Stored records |
Source: an optimization exercise on an open RTL-to-GDS flow (aim: small area, a short achievable clock period and few clock cycles per item). Production flows keep margins and buffers that such runs may drop. RTL that was checked went through simulation tests only; none was proved equivalent to the original.

==> job 8881 <==
==> flow/design.v (excerpt) <==
module fasthash64_stream (
    input  logic                         clk,
    input  logic                         rst_n,
    input  logic                         cfg_wr_en,
    input  logic [63:0]                  cfg_wr_data,
    input  logic                         s_axis_tvalid,
    output logic                         s_axis_tready,
    input  logic [fh64_pkg::TDATA_W-1:0] s_axis_tdata,
    input  logic                         s_axis_tuser,
    input  logic                         s_axis_tlast,
    output logic                         m_axis_tvalid,
    input  logic                         m_axis_tready,
    output logic [63:0]                  m_axis_tdata
);
==> module fh64_back, before the edit <==
module fh64_back (
    input  logic        clk,
    input  logic        rst_n,
    input  logic        cfg_wr_en,
    input  logic [63:0] cfg_wr_data,
    input  logic        v1,
    input  logic [63:0] pre1,
    input  logic [31:0] len1,
    input  logic        f1,
    input  logic        a1,
    input  logic        l1,
    output logic        take1,
    output logic        ready,
    output logic        load_fin,
    output logic [63:0] fin_pre,
    output logic        m_axis_tvalid,
    input  logic        m_axis_tready,
    output logic [63:0] m_axis_tdata
);
    logic        v2, a2, l2;
    logic        lensel;     
    logic [63:0] a;
    logic [63:0] seed;
    logic        fin;        
    logic        out_v;
    logic [63:0] out_d;
    logic        fin_go, m_ok, len_op, m_done, abs_op, first_in;
    logic        sel_p, sel_a;
    logic [63:0] k_p, k_mix, x_in;
    logic [63:0] m_in, m_p;
    assign fin_go = fin && (!out_v || m_axis_tready);
    assign m_ok   = !fin || fin_go;
    assign len_op = lensel && m_ok;
    assign m_done = v2 && !lensel && m_ok;
    assign abs_op = m_done && a2;
    assign take1    = !fin && v1 && !lensel;
    assign first_in = take1 && f1;
    assign ready = (!v1 || take1) && !first_in && !(fin && out_v) && !(v2 && !lensel && l2);
    assign load_fin = m_done && l2;
    assign fin_pre  = fh64_pkg::mix_pre(abs_op ? m_p : a);
    fh64_mul_k u_mul_k (
        .a (pre1),
        .p (k_p)
    );
    assign k_mix = fh64_pkg::mix_post(k_p);
    assign x_in  = k_mix;
    assign m_in = lensel ? {32'b0, len1} : a;
    fh64_mul_m u_mul_m (
        .a (m_in),
        .p (m_p)
    );
    assign sel_p = len_op || (abs_op && !first_in);
    assign sel_a = len_op || (!abs_op && !first_in);
    assign m_axis_tvalid = out_v;
    assign m_axis_tdata  = out_d;
    always_ff @(posedge clk or negedge rst_n)
    begin
        if (!rst_n)
        begin
            v2     <= 1'b0;
            lensel <= 1'b0;
            a      <= '0;
            seed   <= fh64_pkg::SEED_RESET;
            fin    <= 1'b0;
            out_v  <= 1'b0;
        end
        else
        begin
            if (take1)
            begin
                v2     <= 1'b1;
                lensel <= f1;
            end
            else if (m_done)
            begin
                v2     <= 1'b0;
            end
            else if (len_op)
            begin
                lensel <= 1'b0;
            end
            a <= (sel_p ? m_p : 64'b0) ^ (sel_a ? a : 64'b0) ^ (take1 ? x_in : 64'b0)
                 ^ (len_op ? seed : 64'b0);
            fin   <= (fin && !fin_go) || (m_done && l2);
            out_v <= fin_go || (out_v && !m_axis_tready);
            if (cfg_wr_en)
            begin
                seed <= cfg_wr_data;
            end
        end
    end
    always_ff @(posedge clk)
    begin
        if (take1)
        begin
            a2 <= a1;
            l2 <= l1;
        end
        if (fin_go)
        begin
            out_d <= k_mix;
        end
    end
endmodule
Source: an optimization exercise on an open RTL-to-GDS flow (aim: small area). Production flows keep margins and buffers that such runs may drop.
In this exercise RTL edits were held to simulation tests only and were not proved equivalent to the original.
Power is estimated from default activity; no workload was simulated.

## flow/design.v (module list and top-level ports; edited modules follow where they fit)
// module sobol_gen_cfg: 31 lines
// module sobol_gen_core: 1259 lines
// module sobol_sequence_generator_top: 119 lines
module sobol_sequence_generator_top #(
  parameter int NUM_DIMS = 8
) (
  input  logic                                 clk,
  input  logic                                 rst_n,
  input  logic                                 in_valid,
  output logic                                 in_stall,
  input  logic                                 in_restart,
  output logic                                 out_valid,
  input  logic                                 out_stall,
  output logic [31:0]                          out_point_index,
  output logic                                 out_last_point,
  output logic [31:0]                          out_coord_0,
  output logic [31:0]                          out_coord_1,
  output logic [31:0]                          out_coord_2,
  output logic [31:0]                          out_coord_3,
  output logic [31:0]                          out_coord_4,
  output logic [31:0]                          out_coord_5,
  output logic [31:0]                          out_coord_6,
  output logic [31:0]                          out_coord_7,
  input  logic                                 psel,
  input  logic                                 penable,
  input  logic                                 pwrite,
  input  logic [sobol_gen_pkg::CFG_ADDR_W-1:0] paddr,
  input  logic [sobol_gen_pkg::CFG_DATA_W-1:0] pwdata,
  output logic [sobol_gen_pkg::CFG_DATA_W-1:0] prdata,
  output logic                                 pready
);
  // ...
==> flow/flow/run.sh <==
#!/bin/bash
# The standard layout (standard.sh: ORFS with the standard flow's config), with these changes:
# - the port buffers buffer_ports inserts are the smallest buffer, buf_1,
#   instead of the tool's default pick; every port still gets its buffer;
# - after synthesis, flow/downsize.tcl swaps each upsized combinational cell
#   for its family's smallest size (same function); the flow's own repair
#   steps then resize or buffer what slew, capacitance and timing need;
# - during placement (flow/smallbuf.tcl) repair buffers only with buf_1/buf_2
#   (or clkbuf_1/clkbuf_2), not larger buffers or delay cells;
# - clock tree synthesis without dummy loads.
# Registers are untouched: the netlist keeps the standard synthesis's flops.
set -euo pipefail
bash standard.sh 'BUFFER_PORTS_ARGS=-buffer_cell sky130_fd_sc_hd__buf_1' \
  "POST_SYNTH_TCL=$(pwd)/flow/downsize.tcl" \
  "PRE_GLOBAL_PLACE_TCL=$(pwd)/flow/smallbuf.tcl" \
  "PRE_RESIZE_TCL=$(pwd)/flow/smallbuf.tcl" \
  'CTS_ARGS=-sink_clustering_enable -repair_clock_nets -buf_list sky130_fd_sc_hd__clkbuf_8 -dont_use_dummy_load' \
  finish > orfs_make.log 2>&1
==> flow/flow/downsize.tcl <==
# Swap every combinational cell that synthesis upsized for its family's
# smallest size; the flow's repair steps then size up or buffer only what
# slew, capacitance and timing need.
set ds_map [dict create \
  sky130_fd_sc_hd__a2111o_2 sky130_fd_sc_hd__a2111o_1 \
  sky130_fd_sc_hd__a2111o_4 sky130_fd_sc_hd__a2111o_1 \
  sky130_fd_sc_hd__a2111oi_1 sky130_fd_sc_hd__a2111oi_0 \
  sky130_fd_sc_hd__a2111oi_2 sky130_fd_sc_hd__a2111oi_0 \
  sky130_fd_sc_hd__a2111oi_4 sky130_fd_sc_hd__a2111oi_0 \
  sky130_fd_sc_hd__a211o_2 sky130_fd_sc_hd__a211o_1 \
  sky130_fd_sc_hd__a211o_4 sky130_fd_sc_hd__a211o_1 \
  sky130_fd_sc_hd__a211oi_2 sky130_fd_sc_hd__a211oi_1 \
  sky130_fd_sc_hd__a211oi_4 sky130_fd_sc_hd__a211oi_1 \
  sky130_fd_sc_hd__a21bo_4 sky130_fd_sc_hd__a21bo_1 \
  sky130_fd_sc_hd__a21boi_2 sky130_fd_sc_hd__a21boi_0 \
  sky130_fd_sc_hd__a21boi_4 sky130_fd_sc_hd__a21boi_0 \
  sky130_fd_sc_hd__a21o_2 sky130_fd_sc_hd__a21o_1 \
  sky130_fd_sc_hd__a21o_4 sky130_fd_sc_hd__a21o_1 \
  sky130_fd_sc_hd__a21oi_2 sky130_fd_sc_hd__a21oi_1 \
  sky130_fd_sc_hd__a21oi_4 sky130_fd_sc_hd__a21oi_1 \
  sky130_fd_sc_hd__a221o_2 sky130_fd_sc_hd__a221o_1 \
  sky130_fd_sc_hd__a221o_4 sky130_fd_sc_hd__a221o_1 \
  sky130_fd_sc_hd__a221oi_2 sky130_fd_sc_hd__a221oi_1 \
  sky130_fd_sc_hd__a221oi_4 sky130_fd_sc_hd__a221oi_1 \
  sky130_fd_sc_hd__a22o_2 sky130_fd_sc_hd__a22o_1 \
  sky130_fd_sc_hd__a22o_4 sky130_fd_sc_hd__a22o_1 \
  sky130_fd_sc_hd__a22oi_2 sky130_fd_sc_hd__a22oi_1 \
  sky130_fd_sc_hd__a22oi_4 sky130_fd_sc_hd__a22oi_1 \
  sky130_fd_sc_hd__a2bb2o_2 sky130_fd_sc_hd__a2bb2o_1 \
  sky130_fd_sc_hd__a2bb2o_4 sky130_fd_sc_hd__a2bb2o_1 \
  sky130_fd_sc_hd__a2bb2oi_2 sky130_fd_sc_hd__a2bb2oi_1 \
  sky130_fd_sc_hd__a2bb2oi_4 sky130_fd_sc_hd__a2bb2oi_1 \
  sky130_fd_sc_hd__a311o_2 sky130_fd_sc_hd__a311o_1 \
  sky130_fd_sc_hd__a311o_4 sky130_fd_sc_hd__a311o_1 \
  sky130_fd_sc_hd__a311oi_2 sky130_fd_sc_hd__a311oi_1 \
  sky130_fd_sc_hd__a311oi_4 sky130_fd_sc_hd__a311oi_1 \
  sky130_fd_sc_hd__a31o_4 sky130_fd_sc_hd__a31o_1 \
  sky130_fd_sc_hd__a31oi_2 sky130_fd_sc_hd__a31oi_1 \
  sky130_fd_sc_hd__a31oi_4 sky130_fd_sc_hd__a31oi_1 \
  sky130_fd_sc_hd__a32o_2 sky130_fd_sc_hd__a32o_1 \
  sky130_fd_sc_hd__a32o_4 sky130_fd_sc_hd__a32o_1 \
  sky130_fd_sc_hd__a32oi_2 sky130_fd_sc_hd__a32oi_1 \
  sky130_fd_sc_hd__a32oi_4 sky130_fd_sc_hd__a32oi_1 \
  sky130_fd_sc_hd__a41o_2 sky130_fd_sc_hd__a41o_1 \
  sky130_fd_sc_hd__a41o_4 sky130_fd_sc_hd__a41o_1 \
  sky130_fd_sc_hd__a41oi_2 sky130_fd_sc_hd__a41oi_1 \
  sky130_fd_sc_hd__a41oi_4 sky130_fd_sc_hd__a41oi_1 \
  sky130_fd_sc_hd__and2_2 sky130_fd_sc_hd__and2_0 \
  sky130_fd_sc_hd__and2_4 sky130_fd_sc_hd__and2_0 \
  sky130_fd_sc_hd__and2b_2 sky130_fd_sc_hd__and2b_1 \
  sky130_fd_sc_hd__and2b_4 sky130_fd_sc_hd__and2b_1 \
  sky130_fd_sc_hd__and3_2 sky130_fd_sc_hd__and3_1 \
  sky130_fd_sc_hd__and3_4 sky130_fd_sc_hd__and3_1 \
  sky130_fd_sc_hd__and3b_2 sky130_fd_sc_hd__and3b_1 \
  sky130_fd_sc_hd__and3b_4 sky130_fd_sc_hd__and3b_1 \
  sky130_fd_sc_hd__and4_2 sky130_fd_sc_hd__and4_1 \
  sky130_fd_sc_hd__and4_4 sky130_fd_sc_hd__and4_1 \
  sky130_fd_sc_hd__and4b_2 sky130_fd_sc_hd__and4b_1 \
  sky130_fd_sc_hd__and4b_4 sky130_fd_sc_hd__and4b_1 \
  sky130_fd_sc_hd__and4bb_4 sky130_fd_sc_hd__and4bb_1 \
  sky130_fd_sc_hd__buf_6 sky130_fd_sc_hd__buf_2 \
  sky130_fd_sc_hd__buf_8 sky130_fd_sc_hd__buf_2 \
  sky130_fd_sc_hd__buf_12 sky130_fd_sc_hd__buf_2 \
  sky130_fd_sc_hd__buf_16 sky130_fd_sc_hd__buf_2 \
  sky130_fd_sc_hd__bufbuf_16 sky130_fd_sc_hd__bufbuf_8 \
  sky130_fd_sc_hd__bufinv_16 sky130_fd_sc_hd__bufinv_8 \
  sky130_fd_sc_hd__clkbuf_2 sky130_fd_sc_hd__clkbuf_1 \
  sky130_fd_sc_hd__clkbuf_4 sky130_fd_sc_hd__clkbuf_1 \
  sky130_fd_sc_hd__clkbuf_8 sky130_fd_sc_hd__clkbuf_1 \
  sky130_fd_sc_hd__clkbuf_16 sky130_fd_sc_hd__clkbuf_1 \
  sky130_fd_sc_hd__clkdlybuf4s15_2 sky130_fd_sc_hd__clkdlybuf4s15_1 \
  sky130_fd_sc_hd__clkdlybuf4s50_2 sky130_fd_sc_hd__clkdlybuf4s50_1 \
  sky130_fd_sc_hd__clkinv_2 sky130_fd_sc_hd__clkinv_1 \
  sky130_fd_sc_hd__clkinv_4 sky130_fd_sc_hd__clkinv_1 \
  sky130_fd_sc_hd__clkinv_8 sky130_fd_sc_hd__clkinv_1 \
  sky130_fd_sc_hd__clkinv_16 sky130_fd_sc_hd__clkinv_1 \
  sky130_fd_sc_hd__clkinvlp_4 sky130_fd_sc_hd__clkinvlp_2 \
  sky130_fd_sc_hd__ebufn_2 sky130_fd_sc_hd__ebufn_1 \
  sky130_fd_sc_hd__ebufn_4 sky130_fd_sc_hd__ebufn_1 \
  sky130_fd_sc_hd__ebufn_8 sky130_fd_sc_hd__ebufn_1 \
  sky130_fd_sc_hd__einvn_1 sky130_fd_sc_hd__einvn_0 \
  sky130_fd_sc_hd__einvn_2 sky130_fd_sc_hd__einvn_0 \
  sky130_fd_sc_hd__einvn_4 sky130_fd_sc_hd__einvn_0 \
  sky130_fd_sc_hd__einvn_8 sky130_fd_sc_hd__einvn_0 \
  sky130_fd_sc_hd__einvp_2 sky130_fd_sc_hd__einvp_1 \
  sky130_fd_sc_hd__einvp_4 sky130_fd_sc_hd__einvp_1 \
  sky130_fd_sc_hd__einvp_8 sky130_fd_sc_hd__einvp_1 \
  sky130_fd_sc_hd__fa_2 sky130_fd_sc_hd__fa_1 \
  sky130_fd_sc_hd__fa_4 sky130_fd_sc_hd__fa_1 \
  sky130_fd_sc_hd__ha_2 sky130_fd_sc_hd__ha_1 \
  sky130_fd_sc_hd__ha_4 sky130_fd_sc_hd__ha_1 \
  sky130_fd_sc_hd__inv_4 sky130_fd_sc_hd__inv_1 \
  sky130_fd_sc_hd__inv_6 sky130_fd_sc_hd__inv_1 \
  sky130_fd_sc_hd__inv_8 sky130_fd_sc_hd__inv_1 \
  sky130_fd_sc_hd__inv_12 sky130_fd_sc_hd__inv_1 \
  sky130_fd_sc_hd__inv_16 sky130_fd_sc_hd__inv_1 \
  sky130_fd_sc_hd__maj3_2 sky130_fd_sc_hd__maj3_1 \
  sky130_fd_sc_hd__maj3_4 sky130_fd_sc_hd__maj3_1 \
  sky130_fd_sc_hd__mux2_4 sky130_fd_sc_hd__mux2_1 \
  sky130_fd_sc_hd__mux2_8 sky130_fd_sc_hd__mux2_1 \
  sky130_fd_sc_hd__mux4_4 sky130_fd_sc_hd__mux4_2 \
  sky130_fd_sc_hd__mux4_1 sky130_fd_sc_hd__mux4_2 \
  sky130_fd_sc_hd__nand2_2 sky130_fd_sc_hd__nand2_1 \
  sky130_fd_sc_hd__nand2_4 sky130_fd_sc_hd__nand2_1 \
  sky130_fd_sc_hd__nand2_8 sky130_fd_sc_hd__nand2_1 \
  sky130_fd_sc_hd__nand2b_2 sky130_fd_sc_hd__nand2b_1 \
  sky130_fd_sc_hd__nand2b_4 sky130_fd_sc_hd__nand2b_1 \
  sky130_fd_sc_hd__nand3_2 sky130_fd_sc_hd__nand3_1 \
  sky130_fd_sc_hd__nand3_4 sky130_fd_sc_hd__nand3_1 \
  sky130_fd_sc_hd__nand3b_2 sky130_fd_sc_hd__nand3b_1 \
  sky130_fd_sc_hd__nand3b_4 sky130_fd_sc_hd__nand3b_1 \
  sky130_fd_sc_hd__nand4_2 sky130_fd_sc_hd__nand4_1 \
  sky130_fd_sc_hd__nand4_4 sky130_fd_sc_hd__nand4_1 \
  sky130_fd_sc_hd__nand4b_2 sky130_fd_sc_hd__nand4b_1 \
  sky130_fd_sc_hd__nand4b_4 sky130_fd_sc_hd__nand4b_1 \
  sky130_fd_sc_hd__nand4bb_2 sky130_fd_sc_hd__nand4bb_1 \
  sky130_fd_sc_hd__nand4bb_4 sky130_fd_sc_hd__nand4bb_1 \
  sky130_fd_sc_hd__nor2_2 sky130_fd_sc_hd__nor2_1 \
  sky130_fd_sc_hd__nor2_4 sky130_fd_sc_hd__nor2_1 \
  sky130_fd_sc_hd__nor2_8 sky130_fd_sc_hd__nor2_1 \
  sky130_fd_sc_hd__nor2b_2 sky130_fd_sc_hd__nor2b_1 \
  sky130_fd_sc_hd__nor2b_4 sky130_fd_sc_hd__nor2b_1 \
  sky130_fd_sc_hd__nor3_2 sky130_fd_sc_hd__nor3_1 \
  sky130_fd_sc_hd__nor3_4 sky130_fd_sc_hd__nor3_1 \
  sky130_fd_sc_hd__nor3b_2 sky130_fd_sc_hd__nor3b_1 \
  sky130_fd_sc_hd__nor3b_4 sky130_fd_sc_hd__nor3b_1 \
  sky130_fd_sc_hd__nor4_2 sky130_fd_sc_hd__nor4_1 \
  sky130_fd_sc_hd__nor4_4 sky130_fd_sc_hd__nor4_1 \
  sky130_fd_sc_hd__nor4b_2 sky130_fd_sc_hd__nor4b_1 \
  sky130_fd_sc_hd__nor4b_4 sky130_fd_sc_hd__nor4b_1 \
  sky130_fd_sc_hd__nor4bb_2 sky130_fd_sc_hd__nor4bb_1 \
  sky130_fd_sc_hd__nor4bb_4 sky130_fd_sc_hd__nor4bb_1 \
  sky130_fd_sc_hd__o2111a_2 sky130_fd_sc_hd__o2111a_1 \
  sky130_fd_sc_hd__o2111a_4 sky130_fd_sc_hd__o2111a_1 \
  sky130_fd_sc_hd__o2111ai_2 sky130_fd_sc_hd__o2111ai_1 \
  sky130_fd_sc_hd__o2111ai_4 sky130_fd_sc_hd__o2111ai_1 \
  sky130_fd_sc_hd__o211a_4 sky130_fd_sc_hd__o211a_1 \
  sky130_fd_sc_hd__o211ai_2 sky130_fd_sc_hd__o211ai_1 \
  sky130_fd_sc_hd__o211ai_4 sky130_fd_sc_hd__o211ai_1 \
  sky130_fd_sc_hd__o21a_2 sky130_fd_sc_hd__o21a_1 \
  sky130_fd_sc_hd__o21a_4 sky130_fd_sc_hd__o21a_1 \
  sky130_fd_sc_hd__o21ai_2 sky130_fd_sc_hd__o21ai_0 \
  sky130_fd_sc_hd__o21ai_4 sky130_fd_sc_hd__o21ai_0 \
  sky130_fd_sc_hd__o21ba_4 sky130_fd_sc_hd__o21ba_1 \
  sky130_fd_sc_hd__o21bai_2 sky130_fd_sc_hd__o21bai_1 \
  sky130_fd_sc_hd__o21bai_4 sky130_fd_sc_hd__o21bai_1 \
  sky130_fd_sc_hd__o221a_4 sky130_fd_sc_hd__o221a_1 \
  sky130_fd_sc_hd__o221ai_2 sky130_fd_sc_hd__o221ai_1 \
  sky130_fd_sc_hd__o221ai_4 sky130_fd_sc_hd__o221ai_1 \
  sky130_fd_sc_hd__o22a_2 sky130_fd_sc_hd__o22a_1 \
  sky130_fd_sc_hd__o22a_4 sky130_fd_sc_hd__o22a_1 \
  sky130_fd_sc_hd__o22ai_2 sky130_fd_sc_hd__o22ai_1 \
  sky130_fd_sc_hd__o22ai_4 sky130_fd_sc_hd__o22ai_1 \
  sky130_fd_sc_hd__o2bb2a_2 sky130_fd_sc_hd__o2bb2a_1 \
  sky130_fd_sc_hd__o2bb2a_4 sky130_fd_sc_hd__o2bb2a_1 \
  sky130_fd_sc_hd__o2bb2ai_2 sky130_fd_sc_hd__o2bb2ai_1 \
  sky130_fd_sc_hd__o2bb2ai_4 sky130_fd_sc_hd__o2bb2ai_1 \
  sky130_fd_sc_hd__o311a_2 sky130_fd_sc_hd__o311a_1 \
  sky130_fd_sc_hd__o311a_4 sky130_fd_sc_hd__o311a_1 \
  sky130_fd_sc_hd__o311ai_2 sky130_fd_sc_hd__o311ai_0 \
  sky130_fd_sc_hd__o311ai_4 sky130_fd_sc_hd__o311ai_0 \
  sky130_fd_sc_hd__o31a_2 sky130_fd_sc_hd__o31a_1 \
  sky130_fd_sc_hd__o31a_4 sky130_fd_sc_hd__o31a_1 \
  sky130_fd_sc_hd__o31ai_2 sky130_fd_sc_hd__o31ai_1 \
  sky130_fd_sc_hd__o31ai_4 sky130_fd_sc_hd__o31ai_1 \
  sky130_fd_sc_hd__o32a_2 sky130_fd_sc_hd__o32a_1 \
  sky130_fd_sc_hd__o32a_4 sky130_fd_sc_hd__o32a_1 \
  sky130_fd_sc_hd__o32ai_2 sky130_fd_sc_hd__o32ai_1 \
  sky130_fd_sc_hd__o32ai_4 sky130_fd_sc_hd__o32ai_1 \
  sky130_fd_sc_hd__o41a_2 sky130_fd_sc_hd__o41a_1 \
  sky130_fd_sc_hd__o41a_4 sky130_fd_sc_hd__o41a_1 \
  sky130_fd_sc_hd__o41ai_2 sky130_fd_sc_hd__o41ai_1 \
  sky130_fd_sc_hd__o41ai_4 sky130_fd_sc_hd__o41ai_1 \
  sky130_fd_sc_hd__or2_4 sky130_fd_sc_hd__or2_0 \
  sky130_fd_sc_hd__or2b_2 sky130_fd_sc_hd__or2b_1 \
  sky130_fd_sc_hd__or2b_4 sky130_fd_sc_hd__or2b_1 \
  sky130_fd_sc_hd__or3_2 sky130_fd_sc_hd__or3_1 \
  sky130_fd_sc_hd__or3_4 sky130_fd_sc_hd__or3_1 \
  sky130_fd_sc_hd__or3b_4 sky130_fd_sc_hd__or3b_1 \
  sky130_fd_sc_hd__or4_2 sky130_fd_sc_hd__or4_1 \
  sky130_fd_sc_hd__or4_4 sky130_fd_sc_hd__or4_1 \
  sky130_fd_sc_hd__or4b_4 sky130_fd_sc_hd__or4b_1 \
  sky130_fd_sc_hd__or4bb_2 sky130_fd_sc_hd__or4bb_1 \
  sky130_fd_sc_hd__or4bb_4 sky130_fd_sc_hd__or4bb_1 \
  sky130_fd_sc_hd__sdlclkp_2 sky130_fd_sc_hd__sdlclkp_1 \
  sky130_fd_sc_hd__sdlclkp_4 sky130_fd_sc_hd__sdlclkp_1 \
  sky130_fd_sc_hd__xnor2_2 sky130_fd_sc_hd__xnor2_1 \
  sky130_fd_sc_hd__xnor2_4 sky130_fd_sc_hd__xnor2_1 \
  sky130_fd_sc_hd__xnor3_2 sky130_fd_sc_hd__xnor3_1 \
  sky130_fd_sc_hd__xnor3_4 sky130_fd_sc_hd__xnor3_1 \
  sky130_fd_sc_hd__xor2_2 sky130_fd_sc_hd__xor2_1 \
  sky130_fd_sc_hd__xor2_4 sky130_fd_sc_hd__xor2_1 \
  sky130_fd_sc_hd__xor3_2 sky130_fd_sc_hd__xor3_1 \
  sky130_fd_sc_hd__xor3_4 sky130_fd_sc_hd__xor3_1 \
]
set ds_count 0
foreach inst [[ord::get_db_block] getInsts] {
  set m [[$inst getMaster] getName]
  if { [dict exists $ds_map $m] } {
    replace_cell [$inst getName] [dict get $ds_map $m]
    incr ds_count
  }
}
puts "downsize.tcl: swapped $ds_count cells for their smallest size"
==> flow/flow/smallbuf.tcl <==
set_dont_use [get_lib_cells {sky130_fd_sc_hd__buf_4 sky130_fd_sc_hd__buf_6 sky130_fd_sc_hd__buf_8 sky130_fd_sc_hd__buf_12 sky130_fd_sc_hd__buf_16 sky130_fd_sc_hd__clkbuf_4 sky130_fd_sc_hd__clkbuf_8 sky130_fd_sc_hd__clkbuf_16 sky130_fd_sc_hd__dlygate4sd* sky130_fd_sc_hd__dlymetal6s* sky130_fd_sc_hd__clkdlybuf4s* sky130_fd_sc_hd__bufbuf_* sky130_fd_sc_hd__bufinv_*}]
==> flow/standard.sh <==
#!/bin/bash
# synth_recipe.tcl (not shown) runs the flow's synth.tcl, then flattens the netlist and writes it again
# the make line also repeats each setting of config.mk as NAME=value (left out here)
make -C /OpenROAD-flow-scripts/flow DESIGN_CONFIG=/design/flow/config.mk WORK_HOME=/design/flow/orfs CLKGATE_MAP_FILE= SYNTH_SCRIPT=/design/flow/synth_recipe.tcl "${@:-finish}"
==> flow/config.mk <==
export PLATFORM = sky130hd
export DESIGN_NAME = sobol_sequence_generator_top
export DESIGN_NICKNAME = sobol_sequence_generator_top
export VERILOG_FILES = /design/flow/design.v
export SDC_FILE = /design/flow/constraint.sdc
export NUM_CORES = 4
export LEC_CHECK = 0
export CAP_MARGIN = 20
export CORE_MARGIN = 2
export CORE_UTILIZATION = 65
export CTS_BUF_LIST = sky130_fd_sc_hd__clkbuf_8
export PLACE_DENSITY = 0.8
export SLEW_MARGIN = 20
==> flow/constraint.sdc <==
create_clock -name core_clock -period 7.0 [get_ports {clk}]
set_input_delay 1.4000 -clock core_clock [delete_from_list [all_inputs] [get_ports {clk}]]
set_output_delay 1.4000 -clock core_clock [all_outputs]
set_load 0.01 [all_outputs]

TASK | Whenever a line of the data above includes the word "margins", copy that line.

COMPLETED EXERCISE |
Source: an optimization exercise on an open RTL-to-GDS flow (aim: small area, a short achievable clock period and few clock cycles per item). Production flows keep margins and buffers that such runs may drop. RTL that was checked went through simulation tests only; none was proved equivalent to the original.
Source: an optimization exercise on an open RTL-to-GDS flow (aim: small area). Production flows keep margins and buffers that such runs may drop.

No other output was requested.